2. **Make lived fall through to disk reads** for out-of-bounds regions. Use a lazy-open
approach: when a read goes beyond the preload and no disk handle is open yet, try
to open `/scheme/disk/0`. If it fails, return EIO (which RedoxFS will retry).
3. **Reduce the preload** in the bootloader. Since lived now handles disk fallback,
we can preload much less (e.g., 4-64 MiB). The preload just needs to cover the
RedoxFS header and enough metadata for the initial mount.
---
## 5. Recommended Implementation Order
### Step 1: Fix lived to report full size + disk fallback (base patch)
Create `local/patches/base/P59-lived-disk-fallback.patch`:
1. Add `total_size: u64` field to LiveDisk
2. Parse RedoxFS header from preload buffer to determine total filesystem size
3. Report `total_size` from `size()` instead of `preload.len()`
4. For reads beyond preload: attempt to open and read from `/scheme/disk/0`
5. Keep overlay for writes
6. Keep block_size = 512 (from P6)
7. Add env var `DISK_PHYS_BLOCK` for the partition offset on the physical disk
### Step 2: Reduce bootloader preload cap (bootloader patch)
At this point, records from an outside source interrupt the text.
`src/rtl/exe_wb_pipe.sv`:
```
// EXE->WB register chain of STAGES slots with stall, flush, retired-write counter; EXE_WB_FWD_EN adds fwd lookup.
// Latency: STAGES-1 clk from acceptance to outputs with an empty, unstalled chain; 1 entry/clk throughput.
// Backpressure: out_ready=0 holds the output slot, upstream bubbles collapse, in_ready drops when all slots are full.
module exe_wb_pipe #(
  parameter int DSIZE  = 32,
  parameter int ASIZE  = 5,
  parameter int STAGES = 2,
  parameter int CNTW   = 32
) (
  input  logic             clk,
  input  logic             rst,
  input  logic             flush,
  input  logic             in_valid,
  output logic             in_ready,
  input  logic [DSIZE-1:0] aluout_in,
  input  logic [ASIZE-1:0] waddr_in,
  input  logic             wen_in,
  output logic             out_valid,
  input  logic             out_ready,
  output logic [DSIZE-1:0] aluout_out,
  output logic [ASIZE-1:0] waddr_out,
  output logic             wen_out,
`ifdef EXE_WB_FWD_EN
  input  logic [ASIZE-1:0] fwd_raddr,
  output logic             fwd_hit,
  output logic [DSIZE-1:0] fwd_data,
`endif
  output logic [CNTW-1:0]  wb_count
);

  typedef struct packed {
    logic [DSIZE-1:0] d;
    logic [ASIZE-1:0] a;
    logic             w;
  } entry_t;

  logic [STAGES-1:0] v;
  entry_t            slot [STAGES];
  logic [STAGES-1:0] mv;
  logic [STAGES-1:0] free;
  logic              accept;
  logic              out_hs;
  entry_t            in_ent;

  // mv[i]: the content of slot i leaves it at the next edge (if it holds one).
  always_comb begin
    mv = '0;
    mv[STAGES-1] = out_ready;
    for (int i = STAGES - 2; i >= 0; i--) begin
      mv[i] = !v[i+1] || mv[i+1];
    end
    free = ~v | mv;
  end

  assign in_ent   = '{d: aluout_in, a: waddr_in, w: wen_in};
  assign in_ready = !flush && free[0];
  assign accept   = in_valid && in_ready;

  assign out_valid  = v[STAGES-1];
  assign aluout_out = slot[STAGES-1].d;
  assign waddr_out  = slot[STAGES-1].a;
  assign wen_out    = v[STAGES-1] && slot[STAGES-1].w;
  assign out_hs     = out_valid && out_ready;

  always_ff @(posedge clk) begin
    if (rst) begin
      for (int i = 0; i < STAGES; i++) begin
        v[i]    <= 1'b0;
        slot[i] <= '0;
      end
      wb_count <= '0;
    end else begin
      // A handshake in a flush cycle still retires and counts.
      if (out_hs && slot[STAGES-1].w) begin
        wb_count <= wb_count + CNTW'(1);
      end
      if (flush) begin
        for (int i = 0; i < STAGES; i++) begin
          v[i]      <= 1'b0;
          slot[i].w <= 1'b0;
        end
      end else begin
        for (int i = STAGES - 1; i >= 1; i--) begin
          if (v[i-1] && free[i]) begin
            slot[i] <= slot[i-1];
            v[i]    <= 1'b1;
          end else if (mv[i]) begin
            v[i] <= 1'b0;
          end
        end
        if (accept) begin
          slot[0] <= in_ent;
          v[0]    <= 1'b1;
        end else if (mv[0]) begin
          v[0] <= 1'b0;
        end
      end
    end
  end

`ifdef EXE_WB_FWD_EN
  // Scan oldest to youngest so the youngest (lowest index) match wins.
  always_comb begin
    fwd_hit  = 1'b0;
    fwd_data = '0;
    for (int i = STAGES - 1; i >= 0; i--) begin
      if (v[i] && slot[i].w && (slot[i].a == fwd_raddr) && (fwd_raddr != '0)) begin
        fwd_hit  = 1'b1;
        fwd_data = slot[i].d;
      end
    end
  end
`endif

endmodule

```
`config.mk`:
```
export PLATFORM = sky130hd
export DESIGN_NAME = exe_wb_pipe
export DESIGN_NICKNAME = d
export VERILOG_FILES = /design/src/rtl/exe_wb_pipe.sv
export SDC_FILE = /design/constraint.sdc
export NUM_CORES = 1
export LEC_CHECK = 0
export ABC_AREA = 0
export CORE_ASPECT_RATIO = 1.2
export CORE_MARGIN = 2
export CORE_UTILIZATION = 45
export DETAILED_ROUTE_END_ITERATION = 16
export PLACE_DENSITY_LB_ADDON = 0.1
export REMOVE_ABC_BUFFERS = 1
export SYNTH_ARGS = -nofsm -noshare
export SYNTH_HDL_FRONTEND = slang
export SYNTH_SLANG_ARGS = --single-unit
```
`constraint.sdc`:
```
create_clock -name clk -period 2.65 [get_ports clk]
set_input_delay 0.53 -clock clk [delete_from_list [all_inputs] [get_ports clk]]
set_output_delay 0.53 -clock clk [all_outputs]
set_load 0.05 [all_outputs]
```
Create `local/patches/bootloader/P1-reduce-live-preload.patch`:
1. Change `max_preload` from 1024 MiB to a calculated minimum:
- Read the RedoxFS header to determine filesystem size
- Calculate the minimum preload needed: max(header + allocator extent, 4 MiB)
- Cap at 128 MiB (generous upper bound for metadata region)
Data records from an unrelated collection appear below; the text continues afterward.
### src/rtl/melody_pkg.sv
// Shared types and constants for the melody sequencer: FSM states and the
// reserved divider codes that mark a rest and the end of a melody.
package melody_pkg;

    typedef enum logic [1:0] {
        IDLE = 2'd0,
        LOAD = 2'd1,
        PLAY = 2'd2
    } state_e;

    localparam int unsigned REST_CODE = 0;

    // All-ones divider of the given width terminates a melody table.
    function automatic logic [63:0] END_CODE(input int unsigned bw);
        return (64'd1 << bw) - 64'd1;
    endfunction

endpackage
==> src/rtl/nibble_rx_pkg.sv <==
// nibble_rx_pkg
// Shared types and constants for the nibble receiver slice.
//   state_e     : pairing FSM state (LO_WAIT / HI_WAIT)
//   NIB_W/BYTE_W: nibble and byte widths
//   CNT_W       : width of the pairing timeout counter
//   DEFAULT_*   : default parameter values for the receiver and its FIFO
package nibble_rx_pkg;

  localparam int NIB_W               = 4;
  localparam int BYTE_W              = 8;
  localparam int CNT_W               = 8;
  localparam int DEFAULT_DEPTH       = 4;
  localparam int DEFAULT_TIMEOUT     = 255;
  localparam int DEFAULT_SYNC_STAGES = 2;

  typedef enum logic {
    LO_WAIT = 1'b0,
    HI_WAIT = 1'b1
  } state_e;

  // Bytes are assembled low nibble first, so the later nibble lands in the top half.
  function automatic logic [BYTE_W-1:0] pack_byte(input logic [NIB_W-1:0] lo,
                                                  input logic [NIB_W-1:0] hi);
    return {hi, lo};
  endfunction

endpackage

==> src/rtl/nibble_rx_if.sv <==
// nibble_rx_if
// Bundles the host nibble pins and the core-side byte handshake.
//   d_in/stb      : host nibble and asynchronous strobe
//   data_out/valid: FIFO head byte and non-empty indication
//   rd            : core pop request
//   ovf/terr      : sticky overflow / pairing-timeout flags
//   clr_err       : clears both sticky flags
// master = environment driving the pins, slave = the receiver.
interface nibble_rx_if;
  import nibble_rx_pkg::*;

  logic [NIB_W-1:0]  d_in;
  logic              stb;
  logic [BYTE_W-1:0] data_out;
  logic              valid;
  logic              rd;
  logic              ovf;
  logic              terr;
  logic              clr_err;

  modport master (
    output d_in, stb, rd, clr_err,
    input  data_out, valid, ovf, terr
  );

  modport slave (
    input  d_in, stb, rd, clr_err,
    output data_out, valid, ovf, terr
  );

endinterface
2. Add `DISK_PHYS_BLOCK` env var so lived knows where the partition starts on disk
### Step 3: Verify
1. Build and test redbear-full ISO in QEMU with virtio-gpu
2. Verify RedoxFS mounts the full 4093 MiB filesystem
3. Verify login prompt appears
4. Verify KDE desktop loads (or at minimum, the greeter starts)
---
## 6. Risk Assessment
| Risk | Impact | Mitigation |
|------|--------|------------|
| RedoxFS header format changes between versions | lived parses header incorrectly | Use the same header parsing code as RedoxFS lib |
| ahcid not started when lived first needs disk | Read fails with ENOENT | Retry with backoff; RedoxFS mount retries automatically |
| Physical disk block offset wrong | Read corrupt data | Pass exact block offset from bootloader via env var |
| Preload too small for RedoxFS to find header | Mount fails immediately | Keep minimum preload at 4 MiB (covers any superblock) |
| Mini ISO regression | Small images broken | Test mini ISO after every change |
---
## 7. Alternative Approach: Mount From Physical Disk Directly
Instead of fixing lived, we could modify the init sequence to skip `disk.live` entirely
for the root filesystem mount:
1. Bootloader preloads just enough for kernel + initfs (no change needed)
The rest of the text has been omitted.